** Opening Data block **

<file path="config.mk">
export PLATFORM = sky130hd
export DESIGN_NAME = cpu_mem_arbiter
export DESIGN_NICKNAME = d
export VERILOG_FILES = /design/src/rtl/cpu_mem_arb_pkg.sv /design/src/rtl/arb_timeout_counter.sv /design/src/rtl/cpu_mem_arbiter.sv
export SDC_FILE = /design/constraint.sdc
export NUM_CORES = 1
export LEC_CHECK = 0
export CAP_MARGIN = 30
export CORE_MARGIN = 4
export CORE_UTILIZATION = 40
export DETAILED_ROUTE_END_ITERATION = 6
export PLACE_DENSITY = 0.74
export REMOVE_ABC_BUFFERS = 1
export SYNTH_ARGS = -nofsm -noshare
export SYNTH_HDL_FRONTEND = slang
export SYNTH_SLANG_ARGS = --single-unit
</file>
<file path="constraint.sdc">
create_clock -name clk -period 2.47 [get_ports clk]
set_clock_uncertainty 0.05 [all_clocks]
set_input_delay 0.494 -clock clk [delete_from_list [all_inputs] [get_ports clk]]
set_output_delay 0.494 -clock clk [all_outputs]
set_load 0.01 [all_outputs]
</file>
<file path="src/rtl/cpu_mem_arb_pkg.sv">
// Shared types and constants for the CPU instruction/data memory arbiter.
//   arb_state_e : arbiter sequencing states
//   bus_req_t   : one registered bus request (address, direction, strobes, data, id)
//   fetch_req / data_req : build a word-aligned request from CPU-side values
package cpu_mem_arb_pkg;

   typedef enum logic [2:0] {
      IDLE, D_REQ, D_WAIT, I_REQ, I_WAIT, RELEASE
   } arb_state_e;

   localparam logic        ID_INST  = 1'b0;
   localparam logic        ID_DATA  = 1'b1;
   localparam logic [31:0] NOP_INST = 32'h0000_0013;   // addi x0,x0,0

   typedef struct packed {
      logic [31:0] addr;
      logic        write;
      logic [3:0]  wstrb;
      logic [31:0] wdata;
      logic        id;
   } bus_req_t;

   function automatic bus_req_t fetch_req(input logic [31:0] pc);
      bus_req_t r;
      r.addr  = {pc[31:2], 2'b00};
      r.write = 1'b0;
      r.wstrb = 4'h0;
      r.wdata = 32'h0;
      r.id    = ID_INST;
      return r;
   endfunction

   function automatic bus_req_t data_req(input logic [31:0] addr,
                                         input logic [3:0]  memrw,
                                         input logic [31:0] wdata);
      bus_req_t r;
      r.addr  = {addr[31:2], 2'b00};
      r.write = |memrw;
      r.wstrb = memrw;
      r.wdata = wdata;
      r.id    = ID_DATA;
      return r;
   endfunction

endpackage

</file>
<file path="src/rtl/arb_timeout_counter.sv">
// Phase watchdog for the arbiter.
//   clk, rst : clock, synchronous active-high reset
//   clear    : zero the count (takes priority over enable)
//   enable   : count this cycle (arbiter is in a request/wait phase)
//   expire   : this is the TIMEOUT_CYCLES-th cycle of the phase
// TIMEOUT_CYCLES = 0 disables expiry.
module arb_timeout_counter #(
   parameter int unsigned TIMEOUT_CYCLES = 256
) (
   input  logic clk,
   input  logic rst,
   input  logic clear,
   input  logic enable,
   output logic expire
);
   localparam int unsigned CW = (TIMEOUT_CYCLES > 2) ? $clog2(TIMEOUT_CYCLES) : 1;

   logic [CW-1:0] cnt;

   always_ff @(posedge clk) begin
      if (rst)         cnt <= '0;
      else if (clear)  cnt <= '0;
      else if (enable) cnt <= cnt + 1'b1;
   end

   // Count starts at 0 on phase entry, so cnt == N-1 marks the N-th cycle.
   assign expire = (TIMEOUT_CYCLES != 0) && enable &&
                   (cnt == CW'(TIMEOUT_CYCLES - 1));

endmodule

</file>
<file path="src/rtl/cpu_mem_arbiter.sv">
// Shares one single-outstanding memory bus between CPU fetch and data faces.
// Each pipeline advance: optional data access, then one fetch, then a
// one-cycle RELEASE where both stalls drop.
//   face_*        : CPU side (addresses, store data, byte enables, held results)
//   PCstall_axi   : high except in RELEASE
//   DMstall_axi   : high while a requested data access is pending
//   bus_req_*     : registered request channel (valid/ready)
//   bus_rsp_*     : response channel (rsp_valid also acks writes)
//   err_sticky    : error response or timeout seen since reset
module cpu_mem_arbiter
   import cpu_mem_arb_pkg::*;
#(
   parameter int unsigned TIMEOUT_CYCLES = 256,
   parameter logic [31:0] INST_ON_ERR    = NOP_INST
) (
   input  logic        clk,
   input  logic        rst,
   input  logic [31:0] face_pc,
   output logic [31:0] face_inst,
   input  logic [31:0] face_ALUOut,
   input  logic [31:0] face_Wdata,
   input  logic [3:0]  face_MemRW,
   input  logic        face_DMOn,
   output logic [31:0] face_Rdata,
   output logic        PCstall_axi,
   output logic        DMstall_axi,
   output logic        bus_req_valid,
   input  logic        bus_req_ready,
   output logic [31:0] bus_req_addr,
   output logic        bus_req_write,
   output logic [3:0]  bus_req_wstrb,
   output logic [31:0] bus_req_wdata,
   output logic        bus_req_id,
   input  logic        bus_rsp_valid,
   input  logic [31:0] bus_rsp_data,
   input  logic        bus_rsp_err,
   output logic        err_sticky
);

   arb_state_e  state;
   bus_req_t    req_q;
   logic        req_valid_q;
   logic        d_write_q;
   logic [31:0] pc_q;
   logic        hs, in_wait, in_phase, rsp, expire, cnt_clr;
   logic        unused_addr_lsbs;

   assign unused_addr_lsbs = ^{face_pc[1:0], face_ALUOut[1:0]};

   assign hs       = req_valid_q & bus_req_ready;
   assign in_wait  = (state == D_WAIT) || (state == I_WAIT);
   assign in_phase = in_wait || (state == D_REQ) || (state == I_REQ);
   assign rsp      = in_wait & bus_rsp_valid;
   // Any phase completion clears, so the next phase starts counting from 0.
   assign cnt_clr  = !in_phase || hs || rsp || expire;

   arb_timeout_counter #(.TIMEOUT_CYCLES(TIMEOUT_CYCLES)) u_tmo (
      .clk    (clk),
      .rst    (rst),
      .clear  (cnt_clr),
      .enable (in_phase),
      .expire (expire)
   );

   always_ff @(posedge clk) begin
      if (rst) begin
         state       <= IDLE;
         req_q       <= '0;
         req_valid_q <= 1'b0;
         d_write_q   <= 1'b0;
         pc_q        <= '0;
         face_inst   <= '0;
         face_Rdata  <= '0;
         err_sticky  <= 1'b0;
      end else begin
         case (state)
            IDLE: begin
               pc_q        <= {face_pc[31:2], 2'b00};
               d_write_q   <= |face_MemRW;
               req_valid_q <= 1'b1;
               if (face_DMOn) begin
                  req_q <= data_req(face_ALUOut, face_MemRW, face_Wdata);
                  state <= D_REQ;
               end else begin
                  req_q <= fetch_req(face_pc);
                  state <= I_REQ;
               end
            end
            D_REQ: begin
               if (hs) begin
                  req_valid_q <= 1'b0;
                  state       <= D_WAIT;
               end else if (expire) begin
                  // Valid drops for a cycle so the request never changes under valid.
                  req_valid_q <= 1'b0;
                  err_sticky  <= 1'b1;
                  if (!d_write_q) face_Rdata <= '0;
                  req_q       <= fetch_req(pc_q);
                  state       <= I_REQ;
               end
            end
            D_WAIT: begin
               if (bus_rsp_valid || expire) begin
                  // A response in the expiry cycle wins over the timeout.
                  if (!d_write_q)
                     face_Rdata <= (bus_rsp_valid && !bus_rsp_err) ? bus_rsp_data : 32'h0;
                  if (!bus_rsp_valid || bus_rsp_err) err_sticky <= 1'b1;
                  req_q       <= fetch_req(pc_q);
                  req_valid_q <= 1'b1;
                  state       <= I_REQ;
               end
            end
            I_REQ: begin
               if (!req_valid_q) begin
                  req_valid_q <= 1'b1;
               end else if (hs) begin
                  req_valid_q <= 1'b0;
                  state       <= I_WAIT;
               end else if (expire) begin
                  req_valid_q <= 1'b0;
                  err_sticky  <= 1'b1;
                  face_inst   <= INST_ON_ERR;
                  state       <= RELEASE;
               end
            end
            I_WAIT: begin
               if (bus_rsp_valid || expire) begin
                  face_inst <= (bus_rsp_valid && !bus_rsp_err) ? bus_rsp_data : INST_ON_ERR;
                  if (!bus_rsp_valid || bus_rsp_err) err_sticky <= 1'b1;
                  state     <= RELEASE;
               end
            end
            RELEASE: state <= IDLE;
            default: state <= IDLE;
         endcase
      end
   end

   assign PCstall_axi   = (state != RELEASE);
   assign DMstall_axi   = (state == D_REQ) || (state == D_WAIT) ||
                          ((state == IDLE) && face_DMOn);

   assign bus_req_valid = req_valid_q;
   assign bus_req_addr  = req_q.addr;
   assign bus_req_write = req_q.write;
   assign bus_req_wstrb = req_q.wstrb;
   assign bus_req_wdata = req_q.wdata;
   assign bus_req_id    = req_q.id;

endmodule

</file>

** Closing Data block **

§ **Task details**: A single number is expected here: the count of lines in the material above with "high" in them.

§ **Answer to this problem**: 3